I have an application written in Node.js which works fine when running on one server. When I try running it in a Vagrant virtual machine, I get ENOMEM
errors when trying to read from files. These files are not particularly big (one of the files triggering the error is 65 kilobytes, for example), and the virtual machine seems to have plenty of memory available. I'm using tmux
to have two consoles open, and when I run free -H
while the application is running, it reports plenty of free memory:
total used free shared buff/cache available
Mem: 3.8Gi 183Mi 3.1Gi 0.0Ki 577Mi 3.4Gi
Swap: 0B 0B 0B
I've also tried increasing the soft file limits from 1024 to 100_000 in case that was the issue:
$ ulimit -Sn
100000
The code triggering the error looks like this:
const nodeFs = require('node-fs');
// ...
const threadFilename = 'data/threads/' + id;
nodeFs.readFile(threadFilename, (err, strFileContents) => {
logger.debug(`nodeFs.readFile returned for thread ${id}`);
if (err) {
logger.error('Failed to read from ' + threadFilename);
logger.error(util.inspect(err));
return reject(err);
} else {
//...
}
});
And the error message that gets logged is:
error: [thread.js]Failed to read from data/threads/1853055ec62c5069
error: [thread.js][Error: ENOMEM: not enough memory, open 'data/threads/1853055ec62c5069'] {
errno: -12,
code: 'ENOMEM',
syscall: 'open',
path: 'data/threads/1853055ec62c5069'
}
This error message is repeated like a hundred times, once for each file I'm trying to open. (Note that "threads" here is referring to discussion threads; the program isn't doing anything fancy with multithreading)
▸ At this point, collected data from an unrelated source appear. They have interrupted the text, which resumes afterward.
--- src/hdl/rhc_div.sv ---
`timescale 1ns / 1ps
module rhc_div
#(
    parameter int QB = 17
)
(
    input  logic                       clk,
    input  logic                       en,
    input  logic [QB+rhc_pkg::RGB_W-1:0] dividend,
    input  logic [rhc_pkg::RGB_W-1:0]  divisor,
    output logic [QB-1:0]              quotient
);
    import rhc_pkg::*;

    localparam int DW = QB + RGB_W;

    // working word: partial remainder on top, dividend bits then quotient bits below
    logic [DW-1:0]    w_reg [QB+1];
    logic [RGB_W-1:0] d_reg [QB+1];
    logic [DW-1:0]    w_next [QB];

    genvar k;
    generate
        for (k = 0; k < QB; k++)
        begin : g_step
            logic [RGB_W:0] shifted;
            logic [RGB_W:0] diff;
            logic           qbit;

            always_comb
            begin
                shifted = {w_reg[k][DW-1:QB], w_reg[k][QB-1]};
                diff    = shifted - {1'b0, d_reg[k]};
                qbit    = (shifted >= {1'b0, d_reg[k]});
                if (qbit)
                begin
                    w_next[k] = {diff[RGB_W-1:0], w_reg[k][QB-2:0], 1'b1};
                end
                else
                begin
                    w_next[k] = {shifted[RGB_W-1:0], w_reg[k][QB-2:0], 1'b0};
                end
            end
        end
    endgenerate

    always_ff @(posedge clk)
    begin
        if (en)
        begin
            w_reg[0] <= dividend;
            d_reg[0] <= divisor;
            for (int i = 0; i < QB; i++)
            begin
                w_reg[i+1] <= w_next[i];
                d_reg[i+1] <= d_reg[i];
            end
        end
    end

    assign quotient = w_reg[QB][QB-1:0];

endmodule

--- src/hdl/rhc_ctl.sv ---
`timescale 1ns / 1ps
module rhc_ctl
#(
    parameter int NS = 19
)
(
    input  logic          clk,
    input  logic          rst_n,
    input  logic          in_valid,
    input  logic          out_stall,
    output logic          in_stall,
    output logic          out_valid,
    output rhc_pkg::ctl_t ctl
);
    import rhc_pkg::*;

    logic [NS-1:0] valid_reg;
    logic [NS-1:0] valid_next;
    logic          out_valid_reg;
    logic          out_valid_next;
    logic          skid_valid_reg;
    logic          skid_valid_next;
    logic          out_take;
    logic          leaving;

    always_comb
    begin
        ctl.en            = !skid_valid_reg;
        out_take          = !out_valid_reg || !out_stall;
        leaving           = valid_reg[NS-1] && ctl.en;
        ctl.load_out      = out_take && (skid_valid_reg || leaving);
        ctl.out_from_skid = skid_valid_reg;
        ctl.load_skid     = leaving && !out_take;

        out_valid_next  = out_take ? (skid_valid_reg || leaving) : 1'b1;
        skid_valid_next = skid_valid_reg ? !out_take : ctl.load_skid;

        if (ctl.en)
        begin
            valid_next = {valid_reg[NS-2:0], in_valid};
        end
        else
        begin
            valid_next = valid_reg;
        end
    end

    always_ff @(posedge clk or negedge rst_n)
    begin
        if (!rst_n)
        begin
            valid_reg      <= '0;
            out_valid_reg  <= 1'b0;
            skid_valid_reg <= 1'b0;
        end
        else
        begin
            valid_reg      <= valid_next;
            out_valid_reg  <= out_valid_next;
            skid_valid_reg <= skid_valid_next;
        end
    end

    assign in_stall  = skid_valid_reg;
    assign out_valid = out_valid_reg;

    // the skid only fills behind a result that is already being held
    a_skid_behind_out: assert property (@(posedge clk) disable iff (!rst_n)
        skid_valid_reg |-> out_valid_reg)
        else $error("skid holds an item while the output is empty");

    a_skid_holds: assert property (@(posedge clk) disable iff (!rst_n)
        skid_valid_reg && out_stall |=> skid_valid_reg && out_valid_reg)
        else $error("skid item dropped under stall");

    a_frozen_when_full: assert property (@(posedge clk) disable iff (!rst_n)
        skid_valid_reg |=> $stable(valid_reg))
        else $error("pipeline moved while the skid was full");

endmodule
## src/rtl/core/bptc_pkg.sv

```systemverilog
// ---------------------------------------------------------------------------
// Barometric compensation package
// Shared constants, register codes and word types for the compensation core.
// ---------------------------------------------------------------------------
`timescale 1ns / 1ps
`default_nettype none

package bptc_pkg;

   // Configuration port geometry: 64-bit registers at 8-byte spacing.
   localparam int CSR_DATA_W = 64;
   localparam int CSR_ADDR_W = 5;

   // Compensation constants.
   localparam int TEMP_OFFSET = 128000;
   localparam int PRESS_SCALE = 3125;
   localparam int PRESS_BASE  = 1048576;
   localparam int TERM_BIT    = 47;
   localparam int DIV_SHIFT   = 33;
   localparam int TEMP_ROUND  = 128;

   // Quotient width of the pressure divider.
   localparam int DIV_W = 64;

   // Register codes, index = paddr[4:3].
   typedef enum logic [1:0] {
      REG_TEMP_COEFFS = 2'd0,
      REG_PRESS_LOW   = 2'd1,
      REG_PRESS_HIGH  = 2'd2,
      REG_PRESS_NINTH = 2'd3
   } reg_index_type;

   // Temperature results that ride along with the pressure pipeline.
   typedef struct packed {
      logic signed [31:0] tf;
      logic signed [31:0] tc;
   } side_type;

   // Result word; the low 96 bits map straight onto rsp_tdata.
   typedef struct packed {
      logic        invalid;
      logic [31:0] pres;
      logic [31:0] tf;
      logic [31:0] tc;
   } out_word_type;

endpackage

`default_nettype wire

```

## src/rtl/core/bptc_temp.sv

```systemverilog
// ---------------------------------------------------------------------------
// Temperature stages
// Five pipeline stages that form the fine temperature, the centidegree
// temperature and the pressure offset term x1 = tf - 128000.
// ---------------------------------------------------------------------------
`timescale 1ns / 1ps
`default_nettype none

module bptc_temp (
   input  logic                clock,
   input  logic                reset,
   input  logic                adv,
   input  logic                in_valid,
   input  logic [19:0]         raw_t,
   input  logic [19:0]         raw_p,
   input  logic [15:0]         t1,
   input  logic signed [15:0]  t2,
   input  logic signed [15:0]  t3,
   output logic                out_valid,
   output bptc_pkg::side_type  out_side,
   output logic [25:0]         out_x1,
   output logic [19:0]         out_raw_p
);

   logic [4:0] v_ff;
   logic [4:0] v_in;

   logic signed [17:0] d1_ff, d1_in;
   logic signed [16:0] d2_ff, d2_in;
   logic [19:0]        p1_ff, p2_ff, p3_ff, p4_ff, p5_ff;
   logic signed [33:0] m1_ff, m1_in;
   logic signed [33:0] sq_ff, sq_in;
   logic signed [22:0] v1_ff, v1_in;
   logic signed [37:0] m2_ff, m2_in;
   logic [24:0]        tf_ff, tf_in;
   logic [26:0]        t5_sum;
   logic [31:0]        tc_ff, tc_in;
   logic [25:0]        x1_ff, x1_in;
   logic [31:0]        tfo_ff;

   // Stage arithmetic.
   always_comb begin
      d1_in  = $signed({1'b0, raw_t[19:3]}) - $signed({1'b0, t1, 1'b0});
      d2_in  = $signed({1'b0, raw_t[19:4]}) - $signed({1'b0, t1});
      m1_in  = d1_ff * t2;
      sq_in  = d2_ff * d2_ff;
      v1_in  = m1_ff[33:11];
      m2_in  = $signed(sq_ff[33:12]) * t3;
      tf_in  = {{2{v1_ff[22]}}, v1_ff} + {m2_ff[37], m2_ff[37:14]};
      t5_sum = {tf_ff, 2'b00} + {{2{tf_ff[24]}}, tf_ff} + 27'(bptc_pkg::TEMP_ROUND);
      tc_in  = {{13{t5_sum[26]}}, t5_sum[26:8]};
      x1_in  = {tf_ff[24], tf_ff} - 26'(bptc_pkg::TEMP_OFFSET);
      v_in   = {v_ff[3:0], in_valid};
   end

   // Valid bits.
   always_ff @(posedge clock) begin
      if (reset) begin
         v_ff <= '0;
      end else if (adv) begin
         v_ff <= v_in;
      end
   end

   // Data registers.
   always_ff @(posedge clock) begin
      if (adv) begin
         d1_ff  <= d1_in;
         d2_ff  <= d2_in;
         p1_ff  <= raw_p;
         m1_ff  <= m1_in;
         sq_ff  <= sq_in;
         p2_ff  <= p1_ff;
         v1_ff  <= v1_in;
         m2_ff  <= m2_in;
         p3_ff  <= p2_ff;
         tf_ff  <= tf_in;
         p4_ff  <= p3_ff;
         tc_ff  <= tc_in;
         x1_ff  <= x1_in;
         tfo_ff <= {{7{tf_ff[24]}}, tf_ff};
         p5_ff  <= p4_ff;
      end
   end

   assign out_valid   = v_ff[4];
   assign out_side.tf = tfo_ff;
   assign out_side.tc = tc_ff;
   assign out_x1      = x1_ff;
   assign out_raw_p   = p5_ff;

endmodule

`default_nettype wire

```
`src/hw/rtl/lkv_pkg.sv`:
```
// Shared constants and types for the LRU key-value cache.
// Used by lkv_cell, lru_key_value_cache_top and the testbench; depends on nothing else.
package lkv_pkg;

	localparam int ENTRIES    = 16;
	localparam int KEY_BITS   = 16;
	localparam int VALUE_BITS = 16;
	localparam int CAP_BITS   = 5;
	localparam int CAP_RESET  = 16;

	// Index of one cell, and a count that can hold ENTRIES itself.
	localparam int IDX_W = (ENTRIES > 1) ? $clog2(ENTRIES) : 1;
	localparam int CNT_W = $clog2(ENTRIES + 1);

	// Operation codes carried in the input tuser.
	localparam logic ACT_GET = 1'b0;
	localparam logic ACT_PUT = 1'b1;

	// Contents of one cell of the recency chain.
	typedef struct packed {
		logic                  valid;
		logic [KEY_BITS-1:0]   key;
		logic [VALUE_BITS-1:0] value;
	} entry_t;

endpackage

```
`src/hw/rtl/lru_key_value_cache_top.sv`:
```
// Top level of the fully associative LRU key-value cache.
// Depends on lkv_pkg and lkv_cell.
//
// Usage:
// The request channel (s_*) carries one get or put per item: s_tuser[0] is the
// action (0 get, 1 put), s_tdata holds key in [15:0] and value in [31:16].
// The result channel (m_*) returns exactly one item per request: m_tuser[0] is
// found, m_tuser[1] is evicted, m_tdata holds read_value in [15:0] and
// evicted_key in [31:16].
// The entries sit in a row of cells ordered by recency, cell 0 most recent.
// A hit or insert moves its entry to cell 0 while the cells in front of it
// shift down by one place, so the least recent entry is always the last
// valid cell. The key compare runs in every cell in parallel.
// The result is registered, and one request is taken every cycle while the
// receiver keeps up, set by the single compare-and-shift step through the row.
// A request is accepted while the result register is empty or its item is
// being taken in the same cycle; a stalled receiver holds the result and
// stops the request side after one item. Reset clears all valid bits, the use
// count and sets capacity to 16. cfg_we writes capacity (cfg_wdata); the user
// asserts it only while the block is idle, which the block does not enforce.
module lru_key_value_cache_top (
	input  logic        clk,
	input  logic        arst_n,
	input  logic        cfg_we,
	input  logic [4:0]  cfg_wdata,   // capacity
	input  logic        s_tvalid,
	output logic        s_tready,
	input  logic [31:0] s_tdata,     // key [15:0], value [31:16]
	input  logic [0:0]  s_tuser,     // action [0]
	output logic        m_tvalid,
	input  logic        m_tready,
	output logic [31:0] m_tdata,     // read_value [15:0], evicted_key [31:16]
	output logic [1:0]  m_tuser      // found [0], evicted [1]
);

	localparam int N  = lkv_pkg::ENTRIES;
	localparam int KB = lkv_pkg::KEY_BITS;
	localparam int VB = lkv_pkg::VALUE_BITS;
	localparam int IW = lkv_pkg::IDX_W;
	localparam int CW = lkv_pkg::CNT_W;

	logic [lkv_pkg::CAP_BITS-1:0] cap_q;
	logic [CW-1:0]                used_q;

	logic          accept;
	logic          in_action;
	logic [KB-1:0] in_key;
	logic [VB-1:0] in_value;

	lkv_pkg::entry_t entries [N];
	lkv_pkg::entry_t lefts   [N];
	logic [N-1:0]    hit_vec;
	logic [N-1:0]    valid_vec;
	logic [N-1:0]    shift_vec;

	logic          any_hit;
	logic [IW-1:0] hit_idx;
	logic [VB-1:0] hit_value;
	logic [CW-1:0] eff_cap;
	logic          is_put;
	logic          need_evict;
	logic          do_update;
	logic [IW-1:0] victim_idx;
	logic [IW-1:0] boundary;

	logic          m_tvalid_q;
	logic          found_q;
	logic          evicted_q;
	logic [VB-1:0] read_value_q;
	logic [KB-1:0] evicted_key_q;

	assign in_action = s_tuser[0];
	assign in_key    = s_tdata[KB-1:0];
	assign in_value  = s_tdata[KB+VB-1:KB];
	assign s_tready  = !m_tvalid_q || m_tready;
	assign accept    = s_tvalid && s_tready;
	assign is_put    = (in_action == lkv_pkg::ACT_PUT);

	// The row of cells; each takes its left neighbor's entry on a shift.
	for (genvar g = 0; g < N; g++) begin : g_cell
		if (g == 0) begin : g_head
			assign lefts[g].valid = 1'b1;
			assign lefts[g].key   = in_key;
			assign lefts[g].value = is_put ? in_value : hit_value;
		end else begin : g_body
			assign lefts[g] = entries[g-1];
		end

		lkv_cell u_cell (
			.clk        (clk),
			.arst_n     (arst_n),
			.shift      (shift_vec[g]),
			.left       (lefts[g]),
			.lookup_key (in_key),
			.entry      (entries[g]),
			.hit        (hit_vec[g])
		);

		assign valid_vec[g] = entries[g].valid;
	end

	// Encode the hit position and select the hit entry's value.
	always_comb begin
		hit_idx   = '0;
		hit_value = '0;
		for (int i = 0; i < N; i++) begin
			if (hit_vec[i]) begin
				hit_idx   = hit_idx | IW'(i);
				hit_value = hit_value | entries[i].value;
			end
		end
	end

	assign any_hit = |hit_vec;

	// A capacity of zero acts as one; above the entry count it saturates.
	always_comb begin
		if (cap_q == '0) begin
			eff_cap = CW'(1);
		end else if (int'(cap_q) > N) begin
			eff_cap = CW'(N);
		end else begin
			eff_cap = CW'(cap_q);
		end
	end

	// The least recent entry is the last valid cell.
	assign need_evict = is_put && !any_hit && (used_q >= eff_cap);
	assign victim_idx = IW'(used_q - CW'(1));
	assign do_update  = accept && (any_hit || is_put);

	// The shift reaches down to the hit cell, the victim, or the first free cell.
	always_comb begin
		priority if (any_hit) begin
			boundary = hit_idx;
		end else if (need_evict) begin
			boundary = victim_idx;
		end else begin
			boundary = IW'(used_q);
		end
		for (int i = 0; i < N; i++) begin
			shift_vec[i] = do_update && (IW'(i) <= boundary);
		end
	end

	// Capacity register and count of entries in use.
	always_ff @(posedge clk or negedge arst_n) begin
		if (!arst_n) begin
			cap_q  <= lkv_pkg::CAP_BITS'(lkv_pkg::CAP_RESET);
			used_q <= '0;
		end else begin
			if (cfg_we) begin
				cap_q <= cfg_wdata;
			end
			if (accept && is_put && !any_hit && !need_evict) begin
				used_q <= used_q + CW'(1);
			end
		end
	end

	// Result valid flag.
	always_ff @(posedge clk or negedge arst_n) begin
		if (!arst_n) begin
			m_tvalid_q <= 1'b0;
		end else if (accept) begin
			m_tvalid_q <= 1'b1;
		end else if (m_tready) begin
			m_tvalid_q <= 1'b0;
		end
	end

	// Result payload, loaded with each accepted item.
	always_ff @(posedge clk) begin
		if (accept) begin
			found_q       <= any_hit;
			read_value_q  <= (any_hit && !is_put) ? hit_value : '0;
			evicted_q     <= need_evict;
			evicted_key_q <= need_evict ? entries[victim_idx].key : '0;
		end
	end

	assign m_tvalid = m_tvalid_q;
	assign m_tdata  = {evicted_key_q, read_value_q};
	assign m_tuser  = {evicted_q, found_q};

	// At most one cell may match a key.
	a_single_hit: assert property (@(posedge clk) disable iff (!arst_n)
		$onehot0(hit_vec))
		else $error("more than one cell matched the key");

	// Valid cells form an unbroken run from the head of the row.
	a_valid_packed: assert property (@(posedge clk) disable iff (!arst_n)
		(valid_vec & (valid_vec + N'(1))) == '0)
		else $error("valid cells are not contiguous");

	// The use count matches the number of valid cells.
	a_used_count: assert property (@(posedge clk) disable iff (!arst_n)
		$countones(valid_vec) == int'(used_q))
		else $error("use count disagrees with valid cells");

	// An eviction never goes with a hit.
	a_evict_no_hit: assert property (@(posedge clk) disable iff (!arst_n)
		m_tvalid_q |-> !(found_q && evicted_q))
		else $error("eviction reported together with a hit");

endmodule

```
`src/hw/rtl/lkv_cell.sv`:
```
// One cell of the recency chain: holds an entry and compares its key.
// Depends on lkv_pkg for the entry type and field widths.
module lkv_cell (
	input  logic                          clk,
	input  logic                          arst_n,
	input  logic                          shift,
	input  lkv_pkg::entry_t               left,
	input  logic [lkv_pkg::KEY_BITS-1:0]  lookup_key,
	output lkv_pkg::entry_t               entry,
	output logic                          hit
);

	logic                           valid_q;
	logic [lkv_pkg::KEY_BITS-1:0]   key_q;
	logic [lkv_pkg::VALUE_BITS-1:0] value_q;

	// The valid bit is control state and clears at reset.
	always_ff @(posedge clk or negedge arst_n) begin
		if (!arst_n) begin
			valid_q <= 1'b0;
		end else if (shift) begin
			valid_q <= left.valid;
		end
	end

	// Key and value take the left neighbor's entry when the chain shifts.
	always_ff @(posedge clk) begin
		if (shift) begin
			key_q   <= left.key;
			value_q <= left.value;
		end
	end

	// A valid entry whose key equals the lookup key is a hit.
	assign hit = valid_q && (key_q == lookup_key);

	assign entry.valid = valid_q;
	assign entry.key   = key_q;
	assign entry.value = value_q;

endmodule

```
If I try to open the node REPL and directly read the file, it works fine:
Welcome to Node.js v18.12.1.
Type ".help" for more information.
> const nodeFs = require('node-fs')
undefined
> nodeFs.readFile('data/threads/1853087ddbe2300c', (err, str) => { console.log("err", err, "str", str) })
undefined
> err null str <Buffer 7b 22 69 64 22 3a 22 31 38 35 33 30 38 37 64 64 62 65 32 33 30 30 63 22 2c 22 68 69 73 74 6f 72 79 49 64 22 3a 22 33 34 36 36 32 38 38 37 22 2c 22 6d ... 136972 more bytes>
I'm looking for advice on how to debug this further.